Por isso, alguns grupos de defesa de direitos humanos criticam a listas de países convidados, questionando a legitimidade da presença de alguns regimes cujas referências democráticas são, no mínimo, discutíveis: como a República Democrática do Congo, o Paquistão, o Iraque, a Índia ou as Filipinas.
O regime do Presidente filipino, Rodrigo Duterte, que tem sido acusado de sistemáticos ataques aos direitos humanos, ou o do Presidente indiano, Narendra Modi, que o ‘think tank’ Freedom House considera que está a levar o país para o autoritarismo, são exemplos que organizações internacionais apontam como contraditórios com o espírito da Cimeira para a Democracia.
Um funcionário do Departamento de Estado norte-americano, envolvido na organização da cimeira virtual, explica que a lógica dos convites não se prendeu apenas com a avaliação do grau de democraticidade dos países ou dos líderes, lembrando que houve igualmente uma preocupação com a diversidade regional.
Aplicando a grelha de análise da Freedom House, o lote de países convidados integra 69% de países com regimes livres, 28% de países com regimes parcialmente livres e 3% de países com regimes autoritários.
Em termos geográficos, o hemisfério ocidental tem 27 países, além de 39 países da Europa (incluindo Portugal). Todos os membros da União Europeia irão participar na cimeira, exceto a Hungria, que não foi convidada.
Segue-se a região da Ásia-Pacífico, com 21 países, e da África Subsaariana com 27.
As regiões menos representadas na cimeira são o Médio Oriente (só Israel e o Iraque foram convidados), o Norte de África e a Ásia central.
A nível da Comunidade de Países de Língua Portuguesa, participam ainda Angola, Brasil, Cabo Verde, São Tomé e Príncipe e Timor-Leste. Guiné-Bissau, Guiné Equatorial e Moçambique não foram convidados.
A China, Cuba, Guatemala, Venezuela e Rússia são outros países que ficaram de fora.
Os críticos da Cimeira para a Democracia questionam a eficácia do encontro e perguntam o que poderá ser atingido em apenas dois dias de uma reunião em formato virtual, além de denunciarem o teor abstrato dos objetivos colocados.
Lisa Curran, investigadora de Política Internacional da Universidade de Colúmbia, defende a iniciativa, lembrando que pode ser um primeiro instrumento para criar uma “frente de combate democrático”, numa altura em que organizações como as Nações Unidas estão enfraquecidas.
“Há também o problema chamado China.
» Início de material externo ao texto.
This is an optimization exercise on Yosys and OpenROAD, whose aim is small area, a short achievable clock period and few clock cycles per item, not a production implementation.
Function was checked by simulation only, so behaviour that the tests miss may differ from the original.

==> 08-20 <==
==> flow/design.v (excerpt) <==
module muldiv_unit (
    input  logic        clk,
    input  logic        rst,
    input  logic        start_i,
    input  logic [1:0]  op_i,
    input  logic [31:0] a_i,
    input  logic [31:0] b_i,
    input  logic        cancel_i,
    output logic        busy_o,
    output logic        done_o,
    output logic [31:0] hi_o,
    output logic [31:0] lo_o,
    output logic        divzero_o
);
clock: 10.5 ns
lec_check: 0
cap_margin: 10
core_margin: 2
core_utilization: 50
setup_slack_margin: 4.5
slew_margin: 10
run.sh (not shown) runs the stock make flow with config.mk's settings and CLKGATE_MAP_FILE= SYNTH_SCRIPT=/design/flow/synth_recipe.tcl, a recipe that flattens the netlist after the stock synthesis.
==> inputs of 08-28, as changes to 08-20 <==
--- a/flow/config.mk
+++ b/flow/config.mk
@@ -6,7 +6,8 @@
 export NUM_CORES = 4
 export LEC_CHECK = 0
-export CAP_MARGIN = 10
+export ABC_AREA = 1
+export CAP_MARGIN = 20
 export CORE_MARGIN = 2
 export CORE_UTILIZATION = 50
 export SETUP_SLACK_MARGIN = 4.5
-export SLEW_MARGIN = 10
+export SLEW_MARGIN = 20
==> inputs of 04-24, as changes to 08-20 <==
--- a/flow/config.mk
+++ b/flow/config.mk
@@ -6,7 +6,8 @@
 export NUM_CORES = 4
 export LEC_CHECK = 0
-export CAP_MARGIN = 10
+export CAP_MARGIN = 20
 export CORE_MARGIN = 2
 export CORE_UTILIZATION = 50
+export PLACE_DENSITY = 0.72
 export SETUP_SLACK_MARGIN = 4.5
-export SLEW_MARGIN = 10
+export SLEW_MARGIN = 20
==> qor summary <==
| item | 08-20 | 08-28 | 04-24 |
|---|---|---|---|
| Signal buf overhead | 8.82% | 9.79% | 8.66% |
| Seq/Total Area, Yosys | 12.2% | 12.8% | 12.2% |
| Global routing's busiest layer | met2 | met1 | met2 |
| Most used standard cell by instance count after synthesis | clkbuf_1 | nand2_1 | clkbuf_1 |
| Final worst-path cycle share | 58.2% | 58.2% | 58.3% |
| Global-route met1 utilization | 54.8% | 60.8% | 56.1% |
| Die Span Y | 243 um | 237 um | 243 um |
| Setup Buffers After CTS | 56 | 47 | 61 |
| Ratio of cells with drive above 1 in the final layout | 13.4% | 12.6% | 11.9% |
| Multi-input combinational cell count | 3042 | 3152 | 3042 |
| Result of the run | finished clean | finished clean | finished clean |
| Post-Synth Adder-Cell Area | 16.5% | 17.3% | 16.5% |
| Uppermost layer routed | met5 | met5 | met4 |
Testbench counts of 08-20, summed over its fixed seeds: cycles 9,455, items 2,400.
Testbench counts of 08-28, summed over its fixed seeds: cycles 9,455, items 2,400.
Testbench counts of 04-24, summed over its fixed seeds: cycles 9,455, items 2,400.


==> inputs of 10-15 <==
Another version of the RTL of muldiv_unit (not shown whole).
==> flow/config.mk <==
export PLATFORM = sky130hd
export DESIGN_NAME = muldiv_unit
export DESIGN_NICKNAME = muldiv_unit
export VERILOG_FILES = /design/flow/design.v
export SDC_FILE = /design/flow/constraint.sdc
export NUM_CORES = 4
export LEC_CHECK = 0
export CAP_MARGIN = 20
export CORE_MARGIN = 2
export CORE_UTILIZATION = 40
export SLEW_MARGIN = 20
==> flow/constraint.sdc <==
create_clock -name core_clock -period 10.5 [get_ports {clk}]
set_input_delay 2.1000 -clock core_clock [delete_from_list [all_inputs] [get_ports {clk}]]
set_output_delay 2.1000 -clock core_clock [all_outputs]
set_load 0.01 [all_outputs]
==> inputs of 10-16, as changes to 10-15 <==
Settings changed: CORE_UTILIZATION 40 to 55, SETUP_SLACK_MARGIN set to 4.
==> summary of the runs <==
10-15 finished clean. 10-16 went through all stages and came out clean. Between 10-16 and 10-15, the lower register-to-register slack is in 10-15 (gap 1.7 ns). In 10-16 the die area is lower than in 10-15, by 27%. Against 10-16, the non-clock buffer count of 10-15 is lower by 137. Of 10-15 and 10-16, 10-16 has the higher core utilization (gap 22 points). Of 10-16 and 10-15, 10-16 has the higher clock skew (gap 0.0031 ns). Of 10-15 and 10-16, 10-16 has the higher wire length (gap about 8%, measured against 10-16).
==> figures <==
item	10-15	10-16
Outcome	no timing/DRC/antenna violations	no timing/DRC/antenna violations
Placed inst area	30100 um^2	29600 um^2
Most frequent CP cell	sky130_fd_sc_hd__inv_1	sky130_fd_sc_hd__fa_1
Critical path capture point	hi_q[18]	hi_q[7]
Worst slack on hold paths	0.688 ns	0.764 ns
Routed wl met3	16.5 mm	24.1 mm
Full die area	72200 um^2	52800 um^2
Well tap count	940	672
Number of violations reported at the end of detailed-routing iteration 0	4470	5756
First-pass GRT wire length	198 mm	206 mm
Worst EP required	10.80 ns	10.73 ns
Max Clk Rate	116 MHz	145 MHz
Global routing usage on met3	9.21%	21.5%
Testbench counts of 10-15, summed over its fixed seeds: cycles 9,632, items 2,400.
Testbench counts of 10-16, summed over its fixed seeds: cycles 9,632, items 2,400.


==> build 66: inputs <==
==> flow/design.v <==
module muldiv_unit (
    input  logic        clk,
    input  logic        rst,
    input  logic        start_i,
    input  logic [1:0]  op_i,
    input  logic [31:0] a_i,
    input  logic [31:0] b_i,
    input  logic        cancel_i,
    output logic        busy_o,
    output logic        done_o,
    output logic [31:0] hi_o,
    output logic [31:0] lo_o,
    output logic        divzero_o
);
    typedef enum logic [1:0] {IDLE = 2'd0, MUL = 2'd1, NORM = 2'd2, DIV = 2'd3} state_e;
    state_e       state_q;
    logic [4:0]   cnt_q;      
    logic [1:0]   last_q;     
    logic         hx_q;       
    logic [3:0]   one_q, two_q, bneg_q;   
    logic         ux_q;       
    logic         mlast_q;    
    logic [31:0]  hi_q, lo_q;
    logic [32:0]  d_q;        
    logic         sgn_q, negq_q, negr_q, negb_q, nsel_q, done_q, dz_q;
    function automatic logic [1:0] last_chunk(input logic [31:0] x, input logic sgn);
        logic [31:0] e;
        e = sgn ? (x ^ {32{x[31]}}) : x;
        if (e[31:8] == '0 && !(sgn && e[7]))        last_chunk = 2'd0;
        else if (e[31:16] == '0 && !(sgn && e[15])) last_chunk = 2'd1;
        else if (e[31:24] == '0 && !(sgn && e[23])) last_chunk = 2'd2;
        else                                        last_chunk = 2'd3;
    endfunction
    function automatic logic [5:0] clz(input logic [31:0] x);
        clz = 6'd32;
        for (int i = 0; i < 32; i++) if (x[i]) clz = 6'(31 - i);
    endfunction
    function automatic logic [5:0] mag_clz(input logic [31:0] x, input logic sgn);
        logic neg, pow2;
        neg  = sgn && x[31];
        pow2 = (x[30:0] & ~x[31:1]) == '0;
        mag_clz = clz(neg ? ~x : x) - 6'(neg && pow2);
    endfunction
    function automatic logic [31:0] cneg(input logic [31:0] x, input logic n);
        cneg = (x ^ {32{n}}) + 32'(n);
    endfunction
    function automatic logic [11:0] booth(input logic [8:0] x);
        logic [3:0] o, t, n;
        for (int i = 0; i < 4; i++) begin
            o[i] = x[2*i] ^ x[2*i+1];
            t[i] = (x[2*i+2] & ~x[2*i+1] & ~x[2*i]) | (~x[2*i+2] & x[2*i+1] & x[2*i]);
            n[i] = x[2*i+2] & ~(x[2*i+1] & x[2*i]);
        end
        booth = {o, t, n};
    endfunction
    function automatic logic [83:0] csa(input logic [41:0] x, input logic [41:0] y,
                                        input logic [41:0] z);
        logic [41:0] c;
        c   = (x & y) | (x & z) | (y & z);
        csa = {c[40:0], 1'b0, x ^ y ^ z};
    endfunction
    logic        sgn_s, div_s, swap_s, small_s, dz_s, accept_s;
    logic [1:0]  la_s, lb_s, lq_s;
    logic [5:0]  za_s, zb_s, sh_s;
    logic [31:0] q_s;
    always_comb begin
        accept_s = start_i && !cancel_i;
        sgn_s    = !op_i[0];
        div_s    = op_i[1];
        la_s     = last_chunk(a_i, sgn_s);
        lb_s     = last_chunk(b_i, sgn_s);
        swap_s   = la_s < lb_s;
        q_s      = swap_s ? a_i : b_i;
        lq_s     = swap_s ? la_s : lb_s;
        za_s     = mag_clz(a_i, sgn_s);
        zb_s     = mag_clz(b_i, sgn_s);
        small_s  = za_s > zb_s;
        sh_s     = zb_s - za_s;
        dz_s     = b_i == '0;
    end
    logic [41:0] op_s [6];
    logic [41:0] ss_s [4];
    logic [41:0] cs_s [4];
    logic [41:0] macc_s;
    logic [64:0] mfull_s;
    logic [63:0] mres_s;
    logic [34:0] row_s [4];
    always_comb begin
        for (int i = 0; i < 4; i++) begin
            row_s[i] = ((one_q[i] ? {{2{d_q[32]}}, d_q} : 35'd0)
                      | (two_q[i] ? {d_q[32], d_q, 1'b0} : 35'd0)) ^ {35{bneg_q[i]}};
        end
        op_s[0] = {{9{hx_q}}, hi_q};
        op_s[1] = {{7{row_s[0][34]}}, row_s[0]};
        op_s[2] = {{5{row_s[1][34]}}, row_s[1], 2'b00};
        op_s[3] = {{3{row_s[2][34]}}, row_s[2], 4'b0000};
        op_s[4] = {{1{row_s[3][34]}}, row_s[3], 6'b000000};
        op_s[5] = (ux_q ? {{1{d_q[32]}}, d_q, 8'd0} : 42'd0)
                | {35'd0, bneg_q[3], 1'b0, bneg_q[2], 1'b0, bneg_q[1], 1'b0, bneg_q[0]};
        {cs_s[0], ss_s[0]} = csa(op_s[0], op_s[1], op_s[2]);
        {cs_s[1], ss_s[1]} = csa(op_s[3], op_s[4], op_s[5]);
        {cs_s[2], ss_s[2]} = csa(ss_s[0], cs_s[0], ss_s[1]);
        {cs_s[3], ss_s[3]} = csa(ss_s[2], cs_s[2], cs_s[1]);
        macc_s  = ss_s[3] + cs_s[3];
        mfull_s = {macc_s[40:0], lo_q[31:8]};
        case (mlast_q ? last_q : 2'd3)
            2'd3:    mres_s = mfull_s[63:0];
            2'd2:    mres_s = {{7{mfull_s[64]}}, mfull_s[64:8]};
            2'd1:    mres_s = {{15{mfull_s[64]}}, mfull_s[64:16]};
            default: mres_s = {{23{mfull_s[64]}}, mfull_s[64:24]};
        endcase
    end
    logic [31:0] nhi_s, nlo_s;
    logic [32:0] mbs_s;
    always_comb begin
        nhi_s = cneg(hi_q, negr_q);
        nlo_s = nsel_q ? cneg(d_q[31:0], negb_q) : cneg(lo_q, negq_q);
        mbs_s = {nlo_s, 1'b0} << {cnt_q[4:1], 1'b0};
    end
    logic [33:0] df1_s, df2_s;
    logic [31:0] r1_s, r2_s;
    logic        ge1_s, ge2_s;
    always_comb begin
        df1_s = {2'b0, hi_q} - {1'b0, d_q};
        ge1_s = !df1_s[33];
        r1_s  = ge1_s ? df1_s[31:0] : hi_q;
        df2_s = {2'b0, r1_s} - {2'b0, d_q[32:1]};
        ge2_s = !df2_s[33];
        r2_s  = ge2_s ? df2_s[31:0] : r1_s;
    end
    assign busy_o    = !cancel_i && (start_i || (state_q != IDLE));
    assign done_o    = done_q;
    assign divzero_o = dz_q;
    assign hi_o      = nhi_s;
    assign lo_o      = nlo_s;
    always_ff @(posedge clk) begin
        if (rst) begin
            state_q <= IDLE;
            done_q  <= 1'b0;
            dz_q    <= 1'b0;
        end else begin
            done_q <= 1'b0;
            dz_q   <= 1'b0;
            case (state_q)
                IDLE: begin
                    if (accept_s) begin
                        if (!div_s) begin
                            state_q <= MUL;
                        end else if (dz_s || small_s) begin
                            done_q <= 1'b1;
                            dz_q   <= dz_s;
                        end else begin
                            state_q <= NORM;
                        end
                    end
                end
                MUL: begin
                    if (cancel_i) begin
                        state_q <= IDLE;
                    end else if (mlast_q) begin
                        done_q  <= 1'b1;
                        state_q <= IDLE;
                    end
                end
                NORM: begin
                    state_q <= cancel_i ? IDLE : DIV;
                end
                DIV: begin
                    if (cancel_i) begin
                        state_q <= IDLE;
                    end else if (cnt_q == 5'd1) begin
                        done_q  <= 1'b1;
                        state_q <= IDLE;
                    end
                end
                default: state_q <= IDLE;
            endcase
        end
    end
    always_ff @(posedge clk) begin
        case (state_q)
            IDLE: begin
                sgn_q   <= sgn_s;
                negb_q  <= sgn_s && b_i[31];
                negq_q  <= div_s && sgn_s && (a_i[31] ^ b_i[31]) && !small_s && !dz_s;
                negr_q  <= div_s && sgn_s && a_i[31] && !small_s && !dz_s;
                nsel_q  <= div_s && !small_s && !dz_s;
                hx_q    <= 1'b0;
                hi_q    <= div_s ? a_i : '0;
                lo_q    <= div_s ? {32{dz_s}} : q_s;
                d_q     <= div_s ? {1'b0, b_i}
                         : swap_s ? {sgn_s & b_i[31], b_i} : {sgn_s & a_i[31], a_i};
                last_q  <= lq_s;
                cnt_q   <= div_s ? (sh_s[4:0] | 5'd1) : 5'(lq_s);
                mlast_q <= lq_s == 2'd0;
                ux_q    <= lq_s == 2'd0 && !sgn_s && q_s[7];
                {one_q, two_q, bneg_q} <= booth({q_s[7:0], 1'b0});
            end
            MUL: begin
                {hi_q, lo_q} <= mres_s;
                hx_q         <= macc_s[40];
                cnt_q        <= cnt_q - 5'd1;
                mlast_q      <= cnt_q == 5'd1;
                ux_q         <= cnt_q == 5'd1 && !sgn_q && lo_q[15];
                {one_q, two_q, bneg_q} <= booth(lo_q[15:7]);
            end
            NORM: begin
                hi_q   <= nhi_s;
                d_q    <= mbs_s;
                nsel_q <= 1'b0;
            end
            DIV: begin
                hi_q  <= r2_s;
                lo_q  <= {lo_q[29:0], ge1_s, ge2_s};
                d_q   <= {2'b0, d_q[32:2]};
                cnt_q <= cnt_q - 5'd2;
            end
            default: ;
        endcase
    end
endmodule
==> flow/run.sh <==
#!/bin/bash
# synth_recipe.tcl (not shown) runs the flow's synth.tcl, then flattens the netlist and writes it again
# the make line also repeats each setting of config.mk as NAME=value (left out here)
make -C /OpenROAD-flow-scripts/flow DESIGN_CONFIG=/design/flow/config.mk WORK_HOME=/design/flow/orfs CLKGATE_MAP_FILE= SYNTH_SCRIPT=/design/flow/synth_recipe.tcl finish
==> flow/config.mk <==
export PLATFORM = sky130hd
export DESIGN_NAME = muldiv_unit
export DESIGN_NICKNAME = muldiv_unit
export VERILOG_FILES = /design/flow/design.v
export SDC_FILE = /design/flow/constraint.sdc
export NUM_CORES = 4
export LEC_CHECK = 0
export CAP_MARGIN = 20
export CORE_MARGIN = 2
export CORE_UTILIZATION = 50
export SETUP_SLACK_MARGIN = 4.5
export SLEW_MARGIN = 20
==> flow/constraint.sdc <==
create_clock -name core_clock -period 10.5 [get_ports {clk}]
set_input_delay 2.1000 -clock core_clock [delete_from_list [all_inputs] [get_ports {clk}]]
set_output_delay 2.1000 -clock core_clock [all_outputs]
set_load 0.01 [all_outputs]
==> inputs of build 23, as changes to build 66 <==
SETUP_SLACK_MARGIN = 4.25   (was 4.5)
==> comparison table <==
Post-CTS setup buffer count: build 23 43; build 66 51
F_max: build 23 0.1611 GHz; build 66 0.1667 GHz
Commonest non-fill, non-tap cell in the layout: build 23 inv_1; build 66 nand2_1
Area of the multi-input gates: build 23 23520 um^2; build 66 23920 um^2
Total Routing Usage GR: build 23 47.16%; build 66 46.61%
Outcome: build 23 finished clean; build 66 finished clean
Kind of critical path: build 23 reg2reg; build 66 reg2out
Met2 Track Usage GR: build 23 69.83%; build 66 70.68%
Minimum setup slack after placement: build 23 2.221 ns; build 66 2.399 ns
Setup crit end kind: build 23 flip-flop; build 66 output port
Buffer share of cell area: build 23 8.396%; build 66 8.324%
Testbench counts of build 66, summed over its fixed seeds: cycles 9,455, items 2,400.
Testbench counts of build 23, summed over its fixed seeds: cycles 9,455, items 2,400.

## afterwards: timing with drivers on the ports
Ports are ideal in the flow. The routed layouts listed here were re-timed in OpenROAD. Step 1 assumes that a clkbuf_16 drives the clock port and a buf_2 every other input. Step 2 also shifts input and output timing later by t, the mid clock arrival at the registers, as if the neighbouring blocks saw the same clock. Slacks: no drivers / after step 1 / after step 2; pairs: no drivers / after step 1.
| run | t, ns | setup slack, ns | worst setup path at the end |
|---|---|---|---|
| 08-20 | 0.546 | 4.392 / 4.392 / 4.024 | input to register |
| 08-28 | 0.529 | 4.385 / 4.359 / 3.890 | input to register |
| 04-24 | 0.546 | 4.378 / 4.324 / 4.024 | input to register |
| 10-15 | 0.532 | 1.900 / 1.900 / 1.747 | input to register |
| 10-16 | 0.575 | 3.613 / 3.613 / 3.539 | input to register |
| build 66 | 0.541 | 4.500 / 4.436 / 4.108 | input to register |
| build 23 | 0.551 | 4.291 / 4.249 / 3.854 | input to register |
After both steps setup and hold are still met in every run listed. For 08-28, which loses most, drivers alone change the setup slack by -0.026 ns; drivers and shift together by -0.495 ns.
Os Estados Unidos já perceberam que não podem contrariar o crescimento hegemónico chinês sozinhos. Precisam de aliados e precisam de liderar movimentos democráticos contra os autoritarismos”, explicou Curran, em declarações à Lusa.
Nuno Gouveia, especialista em política norte-americana, recorda também os objetivos internos de Biden, defendendo que a cimeira pode ajudar a contrariar o desgaste de popularidade que o Presidente dos EUA tem sofrido, em particular após a conturbada saída de tropas do Afeganistão.
Mas é, sobretudo, no tabuleiro da afirmação externa que Biden joga a cartada da cimeira.
“Biden tem tentado convencer os aliados ocidentais, sobretudo na Europa, a juntarem-se a uma grande aliança contra a China, numa tentativa de limitar a influência chinesa no mundo. Esta cimeira é mais uma ação dentro dessa estratégia, onde até não faltou o convite a Taiwan”, explicou Nuno Gouveia.
“Vai ser um teste ao mantra de Biden “America is Back”, de que os Estados Unidos voltariam à liderança global sob o seu mandato para enfrentar as forças autoritárias lideradas pela China e pela Rússia”, corroborou à Lusa Felipe Pathé Duarte, professor da Nova School of Law.
Numa conferência de imprensa de antevisão do encontro, Dana Banks, assistente especial do Presidente norte-americano, disse que a iniciativa visa a adoção de compromissos e iniciativas para reavivar a democracia em todo o mundo.
“O regresso a princípios democráticos é a chave para abordar a crise climática, sair da pandemia ou assegurar que os impactos da corrupção não afetam as vidas dos mais vulneráveis”, declarou a diretora para África no Conselho de Segurança Nacional dos EUA, adiantando esperar-se que do encontro saiam “compromissos ambiciosos, realistas e concretos”.